A recent article in an online edition of The Atlantic calls attention to a problem for many urban churches: the care and feeding of their old building is sometimes more than the dwindling congregation can bear. The article raises an interesting question: what are - or should be - the obligations of a faith community to maintain a building that has become too much for them?
This question has many dimensions: property rights versus community obligations; free exercise of religion versus coercion by the state; and so on. It invites thoughtful discussion, even disagreement.

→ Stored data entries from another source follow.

`src/rtl/edge_detect_multi.sv`:
```
// Multi-channel edge detector: synchroniser, optional debounce (EDGE_DEBOUNCE_EN),
// per-channel edge select, one-cycle pulse and sticky pending/overrun flags.

module edge_detect_lane #(
    parameter int SYNC_STAGES = 2,
    parameter int DB_CYCLES   = 16
) (
    input  logic       clk,
    input  logic       rst,
    input  logic       in_i,
    input  logic [1:0] mode_i,
    input  logic       clr_i,
    output logic       level_o,
    output logic       pulse_o,
    output logic       pending_o,
    output logic       overrun_o,
    output logic       pending_d_o
);

    logic [SYNC_STAGES-1:0] sync_q, sync_d;
    logic                   s, level;
    logic                   prev_q, prev_d;
    logic                   pulse_q, pulse_d;
    logic                   pending_q, pending_d;
    logic                   overrun_q, overrun_d;
    logic                   rise, fall, ev;

    assign sync_d = {sync_q[SYNC_STAGES-2:0], in_i};
    assign s      = sync_q[SYNC_STAGES-1];

`ifdef EDGE_DEBOUNCE_EN
    localparam int             CW      = $clog2(DB_CYCLES) + 1;
    localparam logic [CW-1:0]  DB_LAST = CW'(DB_CYCLES - 1);

    logic [CW-1:0] cnt_q, cnt_d;
    logic          level_q, level_d;

    // The counter only runs while s disagrees with level, so it tops out at DB_LAST.
    always_comb begin
        level_d = level_q;
        cnt_d   = '0;
        if (s != level_q) begin
            if (cnt_q == DB_LAST) level_d = s;
            else                  cnt_d   = cnt_q + 1'b1;
        end
    end

    always_ff @(posedge clk or negedge rst) begin
        if (!rst) begin
            cnt_q   <= '0;
            level_q <= 1'b0;
        end else begin
            cnt_q   <= cnt_d;
            level_q <= level_d;
        end
    end

    assign level = level_q;
`else
    assign level = s;
`endif

    always_comb begin
        rise      = level & ~prev_q;
        fall      = ~level & prev_q;
        ev        = (rise & mode_i[0]) | (fall & mode_i[1]);
        prev_d    = level;
        pulse_d   = ev;
        // A clear never drops an event arriving in the same cycle.
        pending_d = ev | (pending_q & ~clr_i);
        overrun_d = clr_i ? 1'b0 : (overrun_q | (ev & pending_q));
    end

    always_ff @(posedge clk or negedge rst) begin
        if (!rst) begin
            sync_q    <= '0;
            prev_q    <= 1'b0;
            pulse_q   <= 1'b0;
            pending_q <= 1'b0;
            overrun_q <= 1'b0;
        end else begin
            sync_q    <= sync_d;
            prev_q    <= prev_d;
            pulse_q   <= pulse_d;
            pending_q <= pending_d;
            overrun_q <= overrun_d;
        end
    end

    assign level_o     = level;
    assign pulse_o     = pulse_q;
    assign pending_o   = pending_q;
    assign overrun_o   = overrun_q;
    assign pending_d_o = pending_d;

endmodule

module edge_detect_multi #(
    parameter int CH          = 4,
    parameter int SYNC_STAGES = 2,
    parameter int DB_CYCLES   = 16
) (
    input  logic            clk,
    input  logic            rst,
    input  logic [CH-1:0]   in,
    input  logic [2*CH-1:0] mode,
    input  logic [CH-1:0]   clr,
    output logic [CH-1:0]   level,
    output logic [CH-1:0]   pulse,
    output logic [CH-1:0]   pending,
    output logic [CH-1:0]   overrun,
    output logic            any_pending
);

    logic [CH-1:0] pending_d;
    logic          any_pending_q, any_pending_d;

    for (genvar i = 0; i < CH; i++) begin : g_lane
        edge_detect_lane #(
            .SYNC_STAGES (SYNC_STAGES),
            .DB_CYCLES   (DB_CYCLES)
        ) u_lane (
            .clk         (clk),
            .rst         (rst),
            .in_i        (in[i]),
            .mode_i      (mode[2*i +: 2]),
            .clr_i       (clr[i]),
            .level_o     (level[i]),
            .pulse_o     (pulse[i]),
            .pending_o   (pending[i]),
            .overrun_o   (overrun[i]),
            .pending_d_o (pending_d[i])
        );
    end

    // Registered from next-state pending so it lines up with pending itself.
    assign any_pending_d = |pending_d;

    always_ff @(posedge clk or negedge rst) begin
        if (!rst) any_pending_q <= 1'b0;
        else      any_pending_q <= any_pending_d;
    end

    assign any_pending = any_pending_q;

endmodule

```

When the government tells you you must do something, even if that something is not to tear a building down, that is what lawyers call “a taking.” You have been deprived of a property right - the right to level your building and start over. Or to sell it to a developer who will do the same. Courts have ruled in the past that preservation of a city’s cultural heritage is a legitimate reason for “taking.” Less clear is how or whether owners should be compensated for this encumbrance on their property. One might reasonably assert that an asset claimed by the public should in some way be paid for by those making the claim.
There is little doubt that historic churches contribute enormously to the fabric of cities. Sometimes they seem to be the only human-scaled building in a super-sized downtown.
But sometimes the value of the land beneath an urban church can exceed the replacement cost of the building, tempting a faith community to leave their drafty, leaky stone money pit for a newer, if more modest, building farther from the city center.
There are several troubling things about this scenario, and the issue of property rights is the least of them. For one thing, I am of the strong opinion that churches should not abandon the city, regardless of the leaky roof or the value of the land. God’s love for the city is found throughout Scripture, and we should love what he loves.
Second, a congregation in a historic building that can’t afford the heating bill has a larger problem than operating costs. The inability to meet expenses is a symptom of a sick congregation; one suspects that the Gospel is proclaimed a little less than boldly when a beautiful urban building can’t generate enough attendance to keep the lights on. What might be needed more than a downsized building is some new blood in the pulpit, or on the board, or both.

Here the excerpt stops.